PROVIDED DATA:
==> src/rtl/pipeline_mem_arbiter.sv <==
// Arbitrates instruction fetch and data accesses onto one single-port memory, with an ack timeout.
// Optional macro MEM_ARB_RR_EN: round-robin on ties instead of fixed data-first priority.
module pipeline_mem_arbiter #(
  parameter int MAX_WAIT = 15
) (
  input  logic        clk,
  input  logic        rst,
  input  logic        if_req,
  input  logic [31:0] if_addr,
  output logic [31:0] if_rdata,
  output logic        if_done,
  input  logic        dm_req,
  input  logic        dm_we,
  input  logic [31:0] dm_addr,
  input  logic [31:0] dm_wdata,
  output logic [31:0] dm_rdata,
  output logic        dm_done,
  output logic        mem_req,
  output logic        mem_we,
  output logic [31:0] mem_addr,
  output logic [31:0] mem_wdata,
  input  logic        mem_ack,
  input  logic [31:0] mem_rdata,
  output logic        stall,
  output logic        err
);

  typedef enum logic [1:0] {IDLE, IF_WAIT, DM_WAIT} state_t;

  state_t     state;
  logic [7:0] wait_cnt;
  logic       in_wait;
  logic       timeout;
  logic       grant_if;
  logic       grant_dm;

  assign in_wait = (state == IF_WAIT) || (state == DM_WAIT);
  assign timeout = in_wait && !mem_ack && (wait_cnt == 8'(MAX_WAIT));

`ifdef MEM_ARB_RR_EN
  logic last_if;

  // On a tie the requester that was not granted last time goes next.
  assign grant_dm = dm_req && (!if_req || last_if);
`else
  logic last_unused;

  assign last_unused = 1'b0;
  assign grant_dm = dm_req;
`endif
  assign grant_if = if_req && !grant_dm;

  assign if_done  = (state == IF_WAIT) && (mem_ack || timeout);
  assign dm_done  = (state == DM_WAIT) && (mem_ack || timeout);
  assign if_rdata = ((state == IF_WAIT) && mem_ack) ? mem_rdata : 32'h0;
  assign dm_rdata = ((state == DM_WAIT) && mem_ack) ? mem_rdata : 32'h0;
  assign stall    = !rst && ((if_req && !if_done) || (dm_req && !dm_done));

  always_ff @(posedge clk or posedge rst) begin
    if (rst) begin
      state     <= IDLE;
      mem_req   <= 1'b0;
      mem_we    <= 1'b0;
      mem_addr  <= 32'h0;
      mem_wdata <= 32'h0;
      wait_cnt  <= 8'h0;
      err       <= 1'b0;
`ifdef MEM_ARB_RR_EN
      last_if   <= 1'b1;
`endif
    end else begin
      case (state)
        IDLE: begin
          if (grant_dm) begin
            state     <= DM_WAIT;
            mem_req   <= 1'b1;
            mem_we    <= dm_we;
            mem_addr  <= dm_addr;
            mem_wdata <= dm_wdata;
            wait_cnt  <= 8'h0;
`ifdef MEM_ARB_RR_EN
            last_if   <= 1'b0;
`endif
          end else if (grant_if) begin
            state     <= IF_WAIT;
            mem_req   <= 1'b1;
            mem_we    <= 1'b0;
            mem_addr  <= if_addr;
            mem_wdata <= 32'h0;
            wait_cnt  <= 8'h0;
`ifdef MEM_ARB_RR_EN
            last_if   <= 1'b1;
`endif
          end
        end
        IF_WAIT, DM_WAIT: begin
          // An ack arriving together with the timeout completes normally.
          if (mem_ack || timeout) begin
            state   <= IDLE;
            mem_req <= 1'b0;
            mem_we  <= 1'b0;
            if (timeout) err <= 1'b1;
          end else begin
            wait_cnt <= wait_cnt + 8'd1;
          end
        end
        default: state <= IDLE;
      endcase
    end
  end

endmodule

==> config.mk <==
export PLATFORM = sky130hd
export DESIGN_NAME = pipeline_mem_arbiter
export DESIGN_NICKNAME = d
export VERILOG_FILES = /design/src/rtl/pipeline_mem_arbiter.sv
export SDC_FILE = /design/constraint.sdc
export NUM_CORES = 1
export LEC_CHECK = 0
export BUFFER_PORTS_ARGS = -buffer_cell sky130_fd_sc_hd__buf_2
export CORE_AREA = 2 2 104 106
export CTS_BUF_LIST = sky130_fd_sc_hd__clkbuf_8
export CTS_CLUSTER_SIZE = 20
export DETAILED_ROUTE_END_ITERATION = 8
export DIE_AREA = 0 0 106 108
export PLACE_DENSITY_LB_ADDON = 0.1
export SKIP_LAST_GASP = 1
export SLEW_MARGIN = 20
export SYNTH_ARGS = -nofsm -noshare
export SYNTH_HDL_FRONTEND = slang
export SYNTH_SLANG_ARGS = --single-unit
export TNS_END_PERCENT = 1
==> constraint.sdc <==
create_clock -name clk -period 3.5 [get_ports clk]
set_clock_uncertainty 0.05 [all_clocks]
set_input_delay 0.525 -clock clk [delete_from_list [all_inputs] [get_ports clk]]
set_output_delay 0.525 -clock clk [all_outputs]
set_load 0.02 [all_outputs]
# == Word level (Yosys, flattened, before mapping) ==
# Index checks and enable logic that the tools add are counted.
# word_totals
out_inout_bits,134
regBits,77
word_cells,62
# classes
n_eq_ne,6
reduce_logical,27
n_addsub,1
muxes,21
# ops
op,n
32-bit 2-to-1 mux,6
8-bit 2-to-1 mux,3
8-bit one-hot mux with 2 select lines,1
1-bit logical AND,10
3-bit AND reduction,3
8-bit by 1-bit adder with 8-bit output (second input constant),1
8-bit by 4-bit equality test with 1-bit output (second input constant),1
2-bit 2-to-1 mux,3
1-bit logical NOT,5
1-bit 2-to-1 mux,5
2-bit inequality test (second input constant),2
1-bit one-hot mux with 2 select lines,2
2-bit one-hot mux with 2 select lines,1
2-bit AND reduction,2
2-bit nonzero test,2
1-bit logical OR,3
3-bit inequality test (second input constant),1
2-bit by 1-bit equality test with 1-bit output (second input constant),1
2-bit equality test (second input constant),1
2-bit logical NOT,1
2-bit OR reduction,1

# == Logic depth before layout (Yosys ltp) ==
# Gate-level depths: netlist of run 1.
# depth
ltp_word,10
ltp_mapped,7

# == Worst setup path after synthesis of run 1 ==
# No wires, ideal clock.
# synth_path
kind,input port to output port
from,input port rst
to,output port stall
n_path_buf,0
path_slack_ns,0.273
stages,3
required_ns,2.925
arrival_time_ns,2.652
cell_sequence,inv_1 -> nand2_1 -> o32ai_1
# synth_between
elab_chain_len,2
# synth_rtl
item,line_no,text
from (decl),7,"input logic rst,"
1-bit logical NOT (no source line),-,
1-bit logical AND,57,assign stall = !rst && ((if_req && !if_done) || (dm_req && !dm_done));
to (decl),24,"output logic stall,"
# No other way between the ends.

# == Worst setup path in the final report of run 1 ==
# layout_path
from,register state[1]
to,output port stall
# layout_between
elab_chain_len,10
word_cells_on_any_way,14
cone_classes,eq/ne (2); reduce/logical (12)
# layout_rtl
item,line_no,text
from (decl),30,state_t state;
from (signal assigned),61,state <= IDLE;
from (signal assigned),75,state <= DM_WAIT;
from (signal assigned),85,state <= IF_WAIT;
2-bit by 1-bit equality test with 1-bit output or 2-bit equality test (tied branches),"37, 53, 54",
1-bit logical OR,37,assign in_wait = (state == IF_WAIT) || (state == DM_WAIT);
1-bit logical AND (2 in series),38,assign timeout = in_wait && !mem_ack && (wait_cnt == 8'(MAX_WAIT));
1-bit logical OR,"53, 54",
"1-bit logical AND, on equally long branches","53, 54",
1-bit logical NOT,57,
1-bit logical AND,57,
1-bit logical OR (*),57,
1-bit logical AND (*),57,
# Every way passes the cells marked *; elsewhere a longest branch is shown, timed or not.

==> impl_metrics.ini, run 1 <==
[outcome]
status = finished clean

[floorplan]
rows = 37
die_w_um = 106
dieArea_um2 = 11400
start_util_pct = 37.7
io_pins = 268
fp.dieH_um = 108
coreArea_um2 = 10200

[layout]
num-nets-final = 757
drive_gt1_share_pct = 47.0
area_delta_synth_final_pct = 40.6
fill_cells = 974
layout_common_cells = buf_2, dfrtp_1, and3_1
layout_commonest_cell = buf_2
fin_area_um2 = 5420
utilization_pct = 52.9

[clock_network]
cts_buffers = 9
cts_tree = yes
cts.sinks = 77
cts_buffer_depth = 2
hold_buffers = 0
cts_setup_buffers = 0
cts_htree_levels = 3
clk_latency_ns = 0.34
cts.clk_slew.worst_paths_ns = 0.08
cts_resized = 0
clock-root-buffer = clkbuf_8

[detailed_routing]
num_vias = 3739
detail_route.wl_per_cell_um = 15.3
drc = 0
dr.pass1.iters = 4
drtAntennaViolNets = 0
drt_iter0_drc = 225
drt_wl_total_um = 11700
viasPerCell = 4.91

[synthesis]
ys_async_sr_fraction_pct = 100
synth.distinct_cells = 41
syn_nets = 509
ys_ff_latch = 77
synth-seq-area-share_pct = 50.0
avgSynthCellArea_um2 = 10.4
synth-main-ff-cell = dfrtp_1
syn_area_um2 = 3850
synth-edff-count = 0
yosysWarnings = 0
synthCells = 371

[sta]
worstMarginPinSlew_ns = 0.951
clock.fmax_mhz = 371
post-route-min-period_ns = 2.70
slew_headroom_pct = 36.6
fin_hold_ws_ns = 0.346
drv_slew = 0
setup_viol = 0
fin_tns_setup_ns = 0
fin_crit_sh_pct = 77.0
rsz0062_at_grt = no
hold_viol_final = 0

[global_route]
antenna_found_initial = 0
track_usage_pct = 20.0
overflow = 0
first_global_vias = 3524
top_usage_layer = met2
grt_max_degree = 97
grt_use_met3_pct = 5.49
use_met2_pct = 35.2
use_met1_pct = 23.3
grt_pass1_wl_um = 17800

[power_and_ir_drop]
power_w = 0.00429
powerDensity_nw_per_um2 = 792
ir_drop_v = 0.000384
p_leak_nw = 3.26

[setup_path]
crit_path_end_kind = output pin
crit_end = stall
startpoint = state[1]$_DFFE_PP0P_
crit_required_ns = 2.92
crit_fanout = 33
start_kind = flip-flop
crit_arrival_ns = 2.12
ff2ff_setup_slack_ns = 1.51
reg2reg_to = wait_cnt[1]$_DFFE_PP0P_
path_class = flip-flop to output pin
rr_startpoint = wait_cnt[0]$_DFFE_PP0P_
r2r_cells = 5

[placed_design]
dpl-instance-area_um2 = 5240
place_hpwl_um = 8840
portBuffers = 267
gp_congestion = 0.771

[flow_run]
maxCapViolations = 0

[min_path]
worstHoldPathType = primary input to flip-flop
==> routing by layer <==
metal	up-vias	part of all wire (%)	wire length [µm]
met5	-	0	0
met4	0	1.8	214
met3	12	7.8	912
met2	161	51	5960
met1	1715	39	4590
li1	1851	-	-
==> registers in the layout, summed over array words and instances, names as in the netlist <==
| register | count |
|---|---|
| state | 2 |
| mem_wdata | 32 |
| mem_addr | 32 |
| wait_cnt | 8 |
| mem_we | 1 |
| err | 1 |
| mem_req | 1 |
==> critical path, stage by stage, from the launching register on <==
cell and delay (ns):
dfrtp_1 0.40, inv_1 0.09, ha_1 0.77, nor2b_1 0.26, o32ai_1 0.09, buf_2 0.17
==> cell families (layout without fill, tap and decap cells) <==
group	Yosys count	after routing	share of synthesized area (%)
compound gates	84	84	15.3
buf+inv	41	294	4.84
other cells	0	1	0
flops	77	77	50.0
simple gates	129	129	19.2
fa+ha+maj	4	4	1.30
mux	36	36	9.35
==> stage by stage <==
| step | setup slack (ns) | std cells |
|---|---|---|
| final | 0.804 | 761 |
| after global routing | 0.644 | 760 |
| after CTS | 0.773 | 760 |
| after detailed placement | 1.17 | 744 |
| after global placement | 1.25 | 744 |
| after floorplan | 0.273 | 371 |
==> where the power goes <==
group          switching (W)  internal, W  total (W)  leakage (nW)
clock network       0.000326     0.000274   0.000601        0.0875
registers           0.000206      0.00128    0.00149         0.974
logic                0.00144     0.000764    0.00220          2.20
total                0.00197      0.00232    0.00429          3.26
==> final cells by class <==
class                      instances  area [µm²]  share of cell area, %
inverter                           7        27.5                  0.508
timing repair buffer             271        1370                   25.2
antenna                            1        2.50                 0.0462
multi-input combinational        253        1750                   32.2
clock buffer                      10         138                   2.54
tap                              136         170                   3.14
sequential                        77        1930                   35.6
clock inverter                     6        38.8                  0.716
==> how the worst min path moves through the flow <==
| stage | cells past startpoint | to | from | slack [ns] |
|---|---|---|---|---|
| after floorplan | 1 | wait_cnt[0]$_DFFE_PP0P_ | wait_cnt[0]$_DFFE_PP0P_ | 0.42 |
| after global placement | 2 | mem_addr[2]$_DFFE_PP0P_ | mem_addr[2]$_DFFE_PP0P_ | 0.41 |
| after detailed placement | 2 | mem_addr[20]$_DFFE_PP0P_ | mem_addr[20]$_DFFE_PP0P_ | 0.42 |
| after CTS | 2 | mem_wdata[9]$_DFFE_PP0P_ | dm_wdata[9] | 0.32 |
| after global routing | 2 | mem_wdata[26]$_DFFE_PP0P_ | dm_wdata[26] | 0.33 |
| final | 2 | mem_wdata[2]$_DFFE_PP0P_ | dm_wdata[2] | 0.35 |
==> cell usage after synthesis (2+ instances only) <==
master / number / area [µm²]
o21ai_0: 32 / 160
buf_2: 8 / 40.0
buf_1: 2 / 7.51
or3b_1: 3 / 26.3
clkbuf_1: 21 / 78.8
a31oi_1: 2 / 12.5
nor2b_1: 3 / 18.8
a21oi_1: 3 / 15.0
a22o_1: 33 / 289
inv_1: 7 / 26.3
nand2_1: 41 / 154
nand2b_1: 2 / 12.5
nand4_1: 2 / 12.5
and3_1: 65 / 407
buf_6: 3 / 33.8
dfrtp_1: 77 / 1930
mux2i_1: 36 / 360
nand3_1: 3 / 15.0
o211ai_1: 2 / 15.0
o21ai_2: 2 / 17.5
ha_1: 4 / 50.1
No activity file was read; power rests on OpenSTA's default activity.
==> run 2, diff against run 1 <==
CORE_AREA = default   (was 2 2 104 106)
CORE_MARGIN = 2   (was default)
CORE_UTILIZATION = 39   (was default)
DIE_AREA = default   (was 0 0 106 108)
clock period = 2.4 ns   (was 3.5 ns; I/O delays follow)
==> impl_metrics.ini, run 2 (synthesized netlist as in run 1, its figures left out) <==
[power_and_ir_drop]
switching_share_pct = 44.9
p_int_w = 0.00350
p_switching_w = 0.00285
powerDensity_nw_per_um2 = 1160
p_leak_nw = 3.30
power_frac_comb_pct = 51.3
p_clk_share_pct = 14.3
p_seq_share_pct = 34.3
ir_drop_v = 0.000696

[layout]
n_antenna_cell = 0
seq_area_um2 = 1930
largest_registers = mem_addr x32, mem_wdata x32, wait_cnt x8
drive_gt1_share_pct = 47.7
utilization_pct = 56.5
multi_input_area_um2 = 1760
fill_cells = 895
fin_area_um2 = 5470
layout_commonest_cell = buf_2
area_delta_synth_final_pct = 42.0
num-nets-final = 761
final_cells = 760
layout_common_cells = buf_2, dfrtp_1, and3_1

[detailed_routing]
drt_iter0_drc = 143
num_vias = 3772
drt_wl_total_um = 11800
viasPerCell = 4.96
detail_route.wl_per_cell_um = 15.5
drc = 0
dr.pass1.iters = 4
drtAntennaViolNets = 0

[global_route]
track_usage_pct = 21.0
grt_pass1_wl_um = 17000
first_global_vias = 3421
antenna_found_initial = 0
grt_max_degree = 97
overflow = 0

[floorplan]
dieArea_um2 = 10700
start_util_pct = 39.8
coreArea_um2 = 9680
fp.dieH_um = 103
io_pins = 268
rows = 36
die_w_um = 103

[sta]
fin_hold_ws_ns = 0.181
worstMarginPinSlew_ns = 0.950
drv_slew = 0
clock.fmax_mhz = 444
hold_viol_final = 0
fin_crit_sh_pct = 93.9
post-route-min-period_ns = 2.25
slew_headroom_pct = 36.7
worst_slack_ns = 0.145
setup_viol = 0

[clock_network]
hold_buffers = 0
cts_buffer_depth = 2
cts_buffers = 9
cts_htree_levels = 3
clock-root-buffer = clkbuf_8
cts.sinks = 77
cts_tree = yes
clk_latency_ns = 0.34
cts.clk_slew.worst_paths_ns = 0.08

[setup_path]
crit_arrival_ns = 1.84
path_cells = inv_1, ha_2, a31oi_2, nor2b_1, o32ai_1, buf_2
crit_required_ns = 1.99
path_class = flip-flop to output pin
critPathSlowestCell = dfrtp_1
ff2ff_setup_slack_ns = 0.41
start_kind = flip-flop
crit_path_end_kind = output pin
crit_fanout = 8
critPathMaxStageDelay_ns = 0.41

[placed_design]
portBuffers = 267
gp_congestion = 0.889
place_hpwl_um = 8800
place_ws_ns = 0.372
dpl-instance-area_um2 = 5270
place_inst = 744

[min_path]
worstHoldPathType = primary input to flip-flop

[flow_run]
maxCapViolations = 0

[outcome]
status = finished clean
## run 2: power by group through the flow
stage	registers (W)	clock network (W)	logic, W
after floorplan	0.00285	0	0.00147
after global placement	0.00219	0	0.00322
after detailed placement	0.00219	0	0.00328
after CTS	0.00219	0.000939	0.00327
after global routing	0.00225	0.000998	0.00355
final	0.00218	0.000910	0.00326
## run 2: worst max-delay path: cells and delay by family (launching register included)
family | cells | cell delay [ns]
AO/OA/AOI/OAI | 2 | 0.37
adder cells (fa/ha/maj) | 1 | 0.33
AND/OR/NAND/NOR | 1 | 0.09
buffers and inverters | 2 | 0.30
flip-flops | 1 | 0.41
## run 2: final timing paths
kind                                           from                         to  cells past startpoint
max in group asynchronous                       rst   mem_addr[14]$_DFFE_PP0P_                      3
setup reg to reg            wait_cnt[1]$_DFFE_PP0P_    wait_cnt[0]$_DFFE_PP0P_                      5
min in group asynchronous                       rst            err$_DFFE_PP0P_                      3
hold reg to reg            mem_addr[28]$_DFFE_PP0P_   mem_addr[28]$_DFFE_PP0P_                      2
setup / recovery               state[0]$_DFFE_PP0P_                      stall                      6
hold / removal                         dm_wdata[20]  mem_wdata[20]$_DFFE_PP0P_                      2
## run 2: area by class of cell
class | count | share of cell area (%)
clock buffer | 9 | 2.26
clock inverter | 6 | 0.915
inverter | 7 | 0.549
multi-input combinational | 253 | 32.3
sequential | 77 | 35.2
tap | 133 | 3.04
timing repair buffer | 275 | 25.8
## run 2: timing repair
item	4_1_cts	5_1_grt
buffers inserted	0	1
gates resized for setup	1	3
gates cloned	0	0
pin swaps	0	1
setup endpoints to repair	1	1
## run 2: per-layer routing
| metal | vias to the layer above | global-route usage (%) | wire [µm] |
|---|---|---|---|
| met1 | 1730 | 24.6 | 4660 |
| met2 | 178 | 36.1 | 5820 |
| li1 | 1844 | - | - |
| met5 | - | 0 | 0 |
| met4 | 0 | 9.21 | 285 |
| met3 | 20 | 5.65 | 996 |
## run 2: metrics by stage
stage	setup TNS [ns]	total power (W)
6_report	0	0.00635
5_1_grt	-0.00842	0.00680
4_1_cts	0	0.00639
3_5_place_dp	0	0.00547
3_3_place_gp	0	0.00541
2_1_floorplan	0	0.00432
==> run 3, diff against run 2 <==
ABC_AREA = 0   (was default)
clock period = 1.8 ns   (was 2.4 ns; I/O delays follow)
==> impl_metrics.ini, run 3 (synthesized netlist as in run 1, its figures left out) <==
[placed_design]
place_inst = 759
portBuffers = 267
place_hpwl_um = 9030
gp_congestion = 0.817

[clock_network]
cts.sinks = 77
cts_buffers = 9
clock-root-buffer = clkbuf_8
cts_htree_levels = 3
cts_tree = yes
cts.clk_slew.worst_paths_ns = 0.08
cts_buffer_depth = 2
clk_latency_ns = 0.34

[detailed_routing]
drtAntennaViolNets = 0
top_layer = met4
wl_met2_um = 5810
detail_route.wl_per_cell_um = 15.3
met3WireLength_um = 1020
drt_wl_total_um = 11900
drc = 0
wl_met1_um = 4700
drt_iter0_drc = 149
viasPerCell = 4.92
num_vias = 3836
dr.pass1.iters = 5

[sta]
slew_headroom_pct = 64.8
clock.fmax_mhz = 461
rsz0062_at_grt = yes
setup_viol = 75
worstMarginPinSlew_ns = 0.528
post-route-min-period_ns = 2.17
fin_crit_sh_pct = 121
hold_viol_final = 0
drv_slew = 0
worst_slack_ns = -0.370

[floorplan]
die_w_um = 103
start_util_pct = 39.8
fp.dieH_um = 103
dieArea_um2 = 10700
rows = 36
coreArea_um2 = 9680
io_pins = 268

[global_route]
first_global_vias = 3446
grt_max_degree = 78
track_usage_pct = 21.0
grt_pass1_wl_um = 16900
antenna_found_initial = 1
overflow = 0

[setup_path]
crit_required_ns = 1.48
path_class = flip-flop to output pin
path_cells = ha_2, nor3b_4, a31oi_2, nor2b_1, o32ai_1, buf_2
crit_path_end_kind = output pin
critPathSlowestCell = dfrtp_1
start_kind = flip-flop
crit_fanout = 2
critPathMaxStageDelay_ns = 0.39
crit_arrival_ns = 1.85

[layout]
num-nets-final = 778
area_delta_synth_final_pct = 47.2
drive_gt1_share_pct = 49.5
final_cells = 780
layout_common_cells = buf_2, dfrtp_1, and3_1
layout_commonest_cell = buf_2
utilization_pct = 58.5
largest_registers = mem_addr x32, mem_wdata x32, wait_cnt x8

[flow_run]
maxCapViolations = 0

[min_path]
worstHoldPathType = primary input to asynchronous set/reset pin

[outcome]
status = finished, violations left
violations = negative setup slack

[power_and_ir_drop]
powerDensity_nw_per_um2 = 1550
ir_drop_v = 0.00106
p_leak_nw = 3.39
==> run 3: power by group <==
group / total (W) / switching [W] / internal, W
clock: 0.00131 / 0.000641 / 0.000673
sequential: 0.00288 / 0.000392 / 0.00249
combinational: 0.00459 / 0.00285 / 0.00175
total: 0.00879 / 0.00388 / 0.00491
==> run 3: final timing paths <==
| check | startpoint | end | slack (ns) | cells past startpoint |
|---|---|---|---|---|
| min in group clk | dm_wdata[26] | mem_wdata[26]$_DFFE_PP0P_ | 0.09 | 2 |
| setup / recovery | wait_cnt[0]$_DFFE_PP0P_ | stall | -0.37 | 6 |
| hold reg to reg | mem_addr[14]$_DFFE_PP0P_ | mem_addr[14]$_DFFE_PP0P_ | 0.42 | 2 |
| hold / removal | rst | state[1]$_DFFE_PP0P_ | 0.02 | 3 |
| setup reg to reg | wait_cnt[1]$_DFFE_PP0P_ | wait_cnt[1]$_DFFE_PP0P_ | -0.12 | 6 |
| max in group asynchronous | rst | mem_addr[11]$_DFFE_PP0P_ | 1.39 | 3 |
==> run 3: timing repair <==
| action | CTS | global route |
|---|---|---|
| resized for setup | 4 | 0 |
| pin swaps | 3 | 3 |
| setup endpoints to repair | 72 | 79 |
| hold buffers | 0 | 0 |
| setup buffers | 2 | 1 |
==> run 3: worst max-delay path: cells and delay by family, from the launching register on <==
kind / cells / cell delay [ns]
DFF: 1 / 0.39
adders and majority gates: 1 / 0.20
AOI/OAI and AO/OA: 2 / 0.45
and+or+nand+nor: 2 / 0.25
buffers and inverters: 1 / 0.23
==> run 3: through the flow <==
step | area, µm² | TNS [ns] | total power, W | setup WS, ns | hold WS, ns
2_1_floorplan | 3860 | -0.254 | 0.00576 | -0.254 | 0.360
3_3_place_gp | 5420 | -0.00899 | 0.00743 | -0.00899 | 0.395
3_5_place_dp | 5420 | -0.0434 | 0.00751 | -0.0214 | 0.400
4_1_cts | 5660 | -12.19 | 0.00889 | -0.390 | 0.00843
5_1_grt | 5670 | -18.61 | 0.00942 | -0.440 | 0.0217
6_report | 5670 | -10.10 | 0.00879 | -0.370 | 0.0155
==> run 3: area by class of cell <==
cell class / instances / area, µm²
fillers: 871 / 4020
flip-flops and latches: 77 / 1930
multi-input cells: 253 / 1770
repair buffers: 292 / 1570
well taps: 133 / 166
clock buffers: 10 / 138
clock inverters: 6 / 62.6
inverters: 7 / 30.0
diodes: 2 / 5.00
==> run 3: layer usage <==
layer  vias to the layer above  global-route usage, %
met4                         0                   11.3
li1                       1885                      -
met1                      1747                   24.6
met5                         -                      0
met3                        27                   6.25
met2                       177                   34.7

INSTRUCTIONS TO FOLLOW:
In the entries above, the lines from the one bearing "fill_cells = 895" up to and including the one bearing "worst_slack_ns = 0.145" should be transcribed exactly; no other line is wanted.

ANSWER TO THE PROBLEM:
fill_cells = 895
fin_area_um2 = 5470
layout_commonest_cell = buf_2
area_delta_synth_final_pct = 42.0
num-nets-final = 761
final_cells = 760
layout_common_cells = buf_2, dfrtp_1, and3_1

[detailed_routing]
drt_iter0_drc = 143
num_vias = 3772
drt_wl_total_um = 11800
viasPerCell = 4.96
detail_route.wl_per_cell_um = 15.5
drc = 0
dr.pass1.iters = 4
drtAntennaViolNets = 0

[global_route]
track_usage_pct = 21.0
grt_pass1_wl_um = 17000
first_global_vias = 3421
antenna_found_initial = 0
grt_max_degree = 97
overflow = 0

[floorplan]
dieArea_um2 = 10700
start_util_pct = 39.8
coreArea_um2 = 9680
fp.dieH_um = 103
io_pins = 268
rows = 36
die_w_um = 103

[sta]
fin_hold_ws_ns = 0.181
worstMarginPinSlew_ns = 0.950
drv_slew = 0
clock.fmax_mhz = 444
hold_viol_final = 0
fin_crit_sh_pct = 93.9
post-route-min-period_ns = 2.25
slew_headroom_pct = 36.7
worst_slack_ns = 0.145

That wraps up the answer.